Betrugsprozess: Staatsanwalt fordert mehr als drei Jahre Haft für Ascheberger

Dortmund/Ascheberg - Wegen einer mehrjährigen Betrugsserie soll ein mittlerweile 67-jähriger Ascheberger zu einer Freiheitsstrafe von drei Jahren und fünf Monaten verurteilt werden. Diesen Strafantrag stellte der Staatsanwalt am Dortmunder Landgericht nach Abschluss der mehrmonatigen Beweisaufnahme gegen den Ascheberger.

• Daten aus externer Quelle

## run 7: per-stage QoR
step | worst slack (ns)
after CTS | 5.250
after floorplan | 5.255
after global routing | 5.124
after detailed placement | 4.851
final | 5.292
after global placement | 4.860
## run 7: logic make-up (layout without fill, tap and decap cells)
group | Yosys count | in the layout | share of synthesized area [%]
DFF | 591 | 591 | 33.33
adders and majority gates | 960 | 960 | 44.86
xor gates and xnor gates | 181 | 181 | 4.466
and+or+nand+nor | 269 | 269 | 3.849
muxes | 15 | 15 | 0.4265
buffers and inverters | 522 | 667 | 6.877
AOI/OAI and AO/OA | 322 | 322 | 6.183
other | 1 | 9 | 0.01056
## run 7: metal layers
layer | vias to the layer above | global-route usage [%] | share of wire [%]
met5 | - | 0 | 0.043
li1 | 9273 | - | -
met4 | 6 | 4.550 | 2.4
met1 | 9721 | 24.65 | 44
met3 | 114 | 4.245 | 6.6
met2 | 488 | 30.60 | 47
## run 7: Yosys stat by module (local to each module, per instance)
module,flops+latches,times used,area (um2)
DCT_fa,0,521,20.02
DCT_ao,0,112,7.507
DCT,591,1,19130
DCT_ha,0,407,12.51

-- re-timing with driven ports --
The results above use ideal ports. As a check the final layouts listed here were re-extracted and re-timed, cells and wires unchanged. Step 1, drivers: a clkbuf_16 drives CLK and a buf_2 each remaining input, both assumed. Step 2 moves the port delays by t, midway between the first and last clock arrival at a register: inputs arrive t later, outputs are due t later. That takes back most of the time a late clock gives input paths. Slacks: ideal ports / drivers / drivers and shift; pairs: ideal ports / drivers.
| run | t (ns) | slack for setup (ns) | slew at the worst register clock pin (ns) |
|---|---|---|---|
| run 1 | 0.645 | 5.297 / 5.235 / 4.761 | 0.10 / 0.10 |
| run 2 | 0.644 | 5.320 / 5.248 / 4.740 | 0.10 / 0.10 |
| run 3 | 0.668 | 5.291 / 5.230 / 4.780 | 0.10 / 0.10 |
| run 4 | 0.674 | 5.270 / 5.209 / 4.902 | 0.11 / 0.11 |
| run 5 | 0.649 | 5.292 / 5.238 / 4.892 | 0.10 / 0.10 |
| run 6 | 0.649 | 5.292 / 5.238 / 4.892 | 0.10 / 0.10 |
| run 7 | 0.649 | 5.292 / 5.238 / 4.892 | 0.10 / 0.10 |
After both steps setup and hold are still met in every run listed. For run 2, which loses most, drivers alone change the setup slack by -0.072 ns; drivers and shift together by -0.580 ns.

Seine mitangeklagte Komplizin soll laut Antrag des Staatsanwalts zu einer zehnmonatigen Bewährungsstrafe verurteilt werden. Der Angeklagte sei überführt, über insgesamt sechs Jahre einen Gesamtschaden von rund 327.000 Euro angerichtet zu haben. Er habe sich des gewerbsmäßigen Betrugs in 18 Fällen, der Urkundenfälschung, der falschen Verdächtigung und des versuchten Prozessbetrugs schuldig gemacht.

„Immens hohe kriminelle Energie"

Zusammen mit mehreren Komplizen hatte er diverse Arbeitsagenturen um Arbeitslosengeld, Eingliederungshilfen und weitere Zuschüsse geprellt. Der Anklagevertreter bewertete das systematische Vorgehen des Angeklagten als „immens hohe kriminelle Energie“. Als Drahtzieher der betrügerischen Machenschaften habe er mehrere Personen, darunter auch Familienangehörige, in sein kriminelles Tun mit hinein gezogen.

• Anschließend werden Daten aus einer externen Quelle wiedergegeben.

This design comes from an exercise in tuning for small area on the open sky130 flow, not from production work.
The RTL was checked by simulation tests, not by an equivalence proof against the original design.
No driver is modelled on the clock port, so clocking that relies on it looks cheaper here than on a real chip.
No activity file was given, so power comes from the tool's default toggle rates.

==> design.v <==
module AppAlarmClockForFPGA (
	clk,
	pushBtn,
	switches,
	led,
	buzzer,
	ps,
	seg0, seg1,
	seg2, seg3,
	seg4, seg5
);
input [9:0] switches;
input [1:0] pushBtn;
input clk;
output [9:0] led;
output reg buzzer;
output [3:0] ps;
output [7:0] seg0;
output [7:0] seg1;
output [7:0] seg2;
output [7:0] seg3;
output [6:0] seg4;
output [7:0] seg5;
localparam [3:0] O0 = 4'b0000;
localparam [3:0] O2 = 4'b0010;
function [3:0] bcd_inc(input [3:0] d);
	bcd_inc = {((d[0] & d[1] & d[2]) | (~d[0] & d[3])), ((~d[0] & d[2]) | (d[0] & d[1] & ~d[2]) | (~d[1] & d[2])), ((~d[0] & d[1]) | (d[0] & ~d[1] & ~d[3])), ((~d[0]))};
endfunction
function [3:0] bcd_dec(input [3:0] d);
	bcd_dec = {((d[0] & d[3]) | (~d[0] & ~d[1] & ~d[2] & ~d[3])), ((d[0] & d[2]) | (~d[0] & d[3]) | (d[1] & d[2])), ((~d[0] & ~d[1] & d[2]) | (~d[0] & d[3]) | (d[0] & d[1])), ((~d[0]))};
endfunction
function [6:0] seg_bcd(input [3:0] d);
	seg_bcd = {((~d[1] & ~d[2] & ~d[3]) | (d[0] & d[1] & d[2])), ((d[1] & ~d[2]) | (d[0] & ~d[2] & ~d[3]) | (d[0] & d[1])), ((~d[1] & d[2]) | (d[0])), ((~d[0] & ~d[1] & d[2]) | (d[0] & ~d[1] & ~d[2] & ~d[3]) | (d[0] & d[1] & d[2])), ((~d[0] & d[1] & ~d[2])), ((~d[0] & d[1] & d[2]) | (d[0] & ~d[1] & d[2])), ((d[0] & ~d[1] & ~d[2] & ~d[3]) | (~d[0] & ~d[1] & d[2]))};
endfunction
function [0:0] o_is9(input [3:0] d);
	o_is9 = ((d[0] & d[3]));
endfunction
function [0:0] o_is0(input [3:0] d);
	o_is0 = ((~d[0] & ~d[1] & ~d[2] & ~d[3]));
endfunction
function o_is3h(input [3:0] d);
	o_is3h = ((d[0] & d[1]));
endfunction
function [6:0] seg_h1(input [3:0] d);
	seg_h1 = {((~d[1] & ~d[2] & ~d[3]) | (d[1] & d[3]) | (d[0] & d[1] & d[2])), ((d[0] & d[1]) | (d[0] & ~d[2] & ~d[3]) | (d[1] & ~d[2] & ~d[3]) | (d[2] & d[3])), ((d[0]) | (~d[1] & d[2] & ~d[3])), ~((d[1] & ~d[2] & ~d[3]) | (~d[0] & ~d[2]) | (d[0] & ~d[1] & d[2]) | (~d[0] & d[1]) | (~d[1] & d[3])), ((~d[0] & d[1] & ~d[2] & ~d[3]) | (~d[0] & d[2] & d[3])), ((~d[0] & d[1] & d[2]) | (d[0] & ~d[1] & d[2] & ~d[3])), ~((~d[0] & ~d[2]) | (d[0] & d[2]) | (d[1] & ~d[3]) | (~d[1] & d[3]))};
endfunction
function [6:0] ms_inc(input [6:0] v);
	ms_inc = {o_is9(v[3:0]) ? {v[5], v[4], ~v[6]} : v[6:4], bcd_inc(v[3:0])};
endfunction
function [6:0] ms_dec(input [6:0] v);
	ms_dec = {o_is0(v[3:0]) ? {~v[4], v[6], v[5]} : v[6:4], bcd_dec(v[3:0])};
endfunction
function h_o9(input [3:0] o);
	h_o9 = o[3] & ~o[2] & ~o[1] & o[0];
endfunction
function [4:0] h_inc(input [4:0] v);
	if (v[3] & v[2] & v[0])
		h_inc = 5'd0;
	else
		h_inc = {v[4] ^ h_o9(v[3:0]), (h_o9(v[3:0]) & ~v[4]) ? 4'd0 : v[3:0] + 4'd1};
endfunction
function [4:0] h_dec(input [4:0] v);
	h_dec = {v[4] ^ (v[3:0] == 4'd0) ^ (v[3:0] == 4'd10), (v[3:0] == 4'd0) ? 4'd9 : v[3:0] - 4'd1};
endfunction
function ms_is59(input [6:0] v);
	ms_is59 = v[6] & ~v[5] & o_is9(v[3:0]);
endfunction
function h_is23(input [4:0] v);
	h_is23 = v[3] & v[2] & v[0];
endfunction
function ms_is0(input [6:0] v);
	ms_is0 = ~(v[6] | v[4]) & o_is0(v[3:0]);
endfunction
function h_is0(input [4:0] v);
	h_is0 = ~v[4] & ~(v[3] | v[2] | v[1] | v[0]);
endfunction
function [6:0] seg_jt(input [2:0] j);
	seg_jt = {~j[1] & ~j[2], j[0], j[2] | (j[0] & ~j[1]), j[0] ^ j[1],
	          j[1] & ~j[2], j[2] & ~j[1], j[0] ^ j[1]};
endfunction
function [6:0] seg_ht(input [1:0] b);
	seg_ht = {~b[1], b[0] | b[1], b[0], b[0], b[1], 1'b0, b[0]};
endfunction
wire rst = ~pushBtn[1];
wire sw9 = switches[9];
reg [9:0] count;           
reg [8:0] cnt;             
reg [1:0] currentState;
reg [5:0] btn_cnt;
reg button_state;
reg alarmflag, timerFlag, buzzerFlag;
reg led_flash;
reg switch_old;
reg [4:0] hours, alarm_hours, timer_hours, stopwatch_hours;
reg [6:0] minutes, alarm_minutes, timer_minutes, stopwatch_minutes;
reg [6:0] seconds, timer_seconds, stopwatch_seconds;
wire tick = ~sw9 & (&count[9:4]) & count[1];
always @(posedge clk) begin
	if (rst)
		count <= 10'd11;
	else if (~sw9)
		count <= tick ? 10'd11 : count + 1'b1;
end
always @(posedge clk) begin
	if (rst)
		buzzer <= 1'b0;
	else if (~sw9 & ~tick) begin
		if (count[9]) begin
			if (buzzerFlag & (alarmflag | timerFlag))
				buzzer <= 1'b1;
		end
		else
			buzzer <= 1'b0;
	end
end
reg [4:0] disp_h;
reg [6:0] disp_m, disp_s;
always @(*) begin
	case (currentState)
		2'd0: begin disp_h = hours;           disp_m = minutes;           disp_s = seconds; end
		2'd1: begin disp_h = alarm_hours;     disp_m = alarm_minutes;     disp_s = {3'd0, O0}; end
		2'd2: begin disp_h = timer_hours;     disp_m = timer_minutes;     disp_s = timer_seconds; end
		default: begin disp_h = stopwatch_hours; disp_m = stopwatch_minutes; disp_s = stopwatch_seconds; end
	endcase
end
wire [4:0] disp_h_inc = h_inc(disp_h);
wire [6:0] disp_m_inc = ms_inc(disp_m);
wire [6:0] disp_s_inc = ms_inc(disp_s);
assign seg0 = {1'b1, seg_bcd(disp_s[3:0])};
assign seg1 = {1'b1, seg_jt(disp_s[6:4])};
assign seg2 = {1'b1, seg_bcd(disp_m[3:0])};
assign seg3 = {1'b1, seg_jt(disp_m[6:4])};
assign seg4 = seg_h1(disp_h[3:0]);
assign seg5 = {1'b1, seg_ht({disp_h[3] & (disp_h[2] | disp_h[1]), disp_h[4]})};
assign ps = {2'b00, currentState};
assign led = {{6{led_flash}}, 1'b0, currentState[1] & currentState[0],
              currentState[1], currentState[1] | currentState[0]};
wire press = switch_old & ~pushBtn[0];
wire set_h = sw9 & press & ~switches[0] & switches[1];
wire set_m = sw9 & press & switches[0] & ~switches[1];
wire mode0 = currentState == 2'd0;
wire mode1 = currentState == 2'd1;
wire mode2 = currentState == 2'd2;
wire mode3 = currentState == 2'd3;
always @(posedge clk)
	switch_old <= pushBtn[0];
wire s59 = ms_is59(seconds);
wire m59 = ms_is59(minutes);
wire clk_s_en = tick;
wire clk_m_en = (tick & s59) | (set_m & mode0);
wire clk_h_en = (tick & s59 & m59) | (set_h & mode0);
always @(posedge clk) begin
	if (rst) begin
		hours <= 5'd0;
		minutes <= {3'd0, O0};
		seconds <= {3'd0, O0};
	end
	else begin
		if (clk_s_en) seconds <= ms_inc(seconds);
		if (clk_m_en) minutes <= ms_inc(minutes);
		if (clk_h_en) hours <= h_inc(hours);
	end
end
always @(posedge clk) begin
	if (rst) begin
		alarm_hours <= 5'd0;
		alarm_minutes <= {3'd0, O0};
		alarmflag <= 1'b0;
	end
	else begin
		if (set_h & mode1) alarm_hours <= disp_h_inc;
		if (set_m & mode1) alarm_minutes <= disp_m_inc;
		if (mode1 & ((set_h & ~h_is23(disp_h)) | (set_m & ~ms_is59(disp_m))))
			alarmflag <= 1'b1;
	end
end
wire ts0 = ms_is0(timer_seconds);
wire tm0 = ms_is0(timer_minutes);
wire th0 = h_is0(timer_hours);
wire timer_zero = ts0 & tm0 & th0;
wire t_dec = tick & ~timer_zero;
always @(posedge clk) begin
	if (rst) begin
		timer_hours <= 5'd0;
		timer_minutes <= {3'd0, O0};
		timer_seconds <= {3'd0, O2};
		timerFlag <= 1'b0;
	end
	else begin
		if (t_dec) timer_seconds <= ms_dec(timer_seconds);
		if (t_dec & ts0) timer_minutes <= ms_dec(timer_minutes);
		else if (set_m & mode2) timer_minutes <= disp_m_inc;
		if (t_dec & ts0 & tm0) timer_hours <= h_dec(timer_hours);
		else if (set_h & mode2) timer_hours <= disp_h_inc;
		if (mode2 & ((set_h & ~h_is23(disp_h)) | (set_m & ~ms_is59(disp_m))))
			timerFlag <= 1'b1;
	end
end
wire sw_s_en = tick & mode3 & switches[0];
wire sw_m_en = sw_s_en & ms_is59(disp_s);
wire sw_h_en = sw_m_en & ms_is59(disp_m);
always @(posedge clk) begin
	if (rst) begin
		stopwatch_hours <= 5'd0;
		stopwatch_minutes <= {3'd0, O0};
		stopwatch_seconds <= {3'd0, O0};
	end
	else begin
		if (sw_s_en) stopwatch_seconds <= disp_s_inc;
		if (sw_m_en) stopwatch_minutes <= disp_m_inc;
		if (sw_h_en) stopwatch_hours <= disp_h_inc;
	end
end
wire btn_hit = ~btn_cnt[5] & btn_cnt[3] & ~btn_cnt[2] & btn_cnt[1] & ~btn_cnt[0];
wire [5:0] btn_next = {btn_cnt[4:0], ~(btn_cnt[5] ^ btn_cnt[4])};
always @(posedge clk) begin
	if (rst) begin
		currentState <= 2'd0;
		btn_cnt <= 6'd0;
		button_state <= 1'b1;
	end
	else if (btn_hit) begin
		btn_cnt <= {5'd0, pushBtn[0] & ~button_state};
		button_state <= ~button_state;
		if (~button_state & ~sw9)
			currentState <= currentState + 1'b1;
	end
	else begin
		btn_cnt <= (pushBtn[0] == button_state) ? btn_next : 6'd0;
	end
end
wire going_off = ((hours == alarm_hours) & (minutes == alarm_minutes) & alarmflag)
               | (timer_zero & timerFlag);
always @(posedge clk) begin
	if (rst)
		cnt <= 9'd0;
	else
		cnt <= cnt + 1'b1;
	led_flash <= going_off & cnt[8];
	buzzerFlag <= going_off;
end
endmodule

Besonders dreist sprang der Ascheberger offenbar mit einer ehemaligen Geschäftspartnerin und Freundin um. Er fälschte ihre Unterschrift, zeigte sie später sogar zu Unrecht an und sorgte damit dafür, dass sie völlig ohne Grund Ärger mit der Steuerfahndung und Justiz bekam. Mittlerweile hat der 67-jährige sich bei diesem Betrugsopfer deutlich reuig entschuldigt und 10.000 Euro als erste Rate einer Schadenswiedergutmachung gezahlt.

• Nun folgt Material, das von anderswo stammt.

What follows belongs to an exercise in optimizing a design on an open flow for small area, a short achievable clock period and few clock cycles per item; a production flow would make more cautious choices.
Only simulation tests tie the RTL to the original design; equivalence was not proved.

File: design/flow/flow/run.sh
#!/bin/bash
# The standard layout, with two changes in how it is made:
#  - repair_timing aims for 66.5 ns of setup slack at the design's 85 ns clock
#    (the SDC is unchanged), so the resizer works on the real critical paths;
#  - ports are buffered with buf_4 instead of the slow default delay buffer.
set -euo pipefail
bash standard.sh SETUP_SLACK_MARGIN=66.5 "BUFFER_PORTS_ARGS=-buffer_cell sky130_fd_sc_hd__buf_4" finish > standard_flow.log 2>&1
File: design/flow/standard.sh
#!/bin/bash
# synth_recipe.tcl (not shown) runs the flow's synth.tcl, then flattens the netlist and writes it again
# the make line also repeats each setting of config.mk as NAME=value (left out here)
make -C /OpenROAD-flow-scripts/flow DESIGN_CONFIG=/design/flow/config.mk WORK_HOME=/design/flow/orfs CLKGATE_MAP_FILE= SYNTH_SCRIPT=/design/flow/synth_recipe.tcl "${@:-finish}"
File: design/flow/config.mk
export PLATFORM = sky130hd
export DESIGN_NAME = top
export DESIGN_NICKNAME = top
export VERILOG_FILES = /design/flow/design.v
export SDC_FILE = /design/flow/constraint.sdc
export NUM_CORES = 4
export LEC_CHECK = 0
export ABC_AREA = 1
export CAP_MARGIN = 20
export CORE_MARGIN = 2
export CORE_UTILIZATION = 40
export SLEW_MARGIN = 20
export SYNTH_HIERARCHICAL = 1
File: design/flow/constraint.sdc
create_clock -name core_clock -period 85.0 [get_ports {clk}]
set_input_delay 17.0000 -clock core_clock [delete_from_list [all_inputs] [get_ports {clk}]]
set_output_delay 17.0000 -clock core_clock [all_outputs]
set_load 0.01 [all_outputs]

Urteilsverkündung am 30. Januar

Verteidigerin Veronika Pütz verwies auf das Geständnis ihres Mandanten, das zu einer deutlichen Verkürzung der Beweisaufnahme vor dem Wirtschaftsstrafkammer geführt habe. Einen konkreten Strafantrag stellte sie nicht. Das Urteil wird am kommenden Montag, 30. Januar, am Landgericht Dortmund verkündet.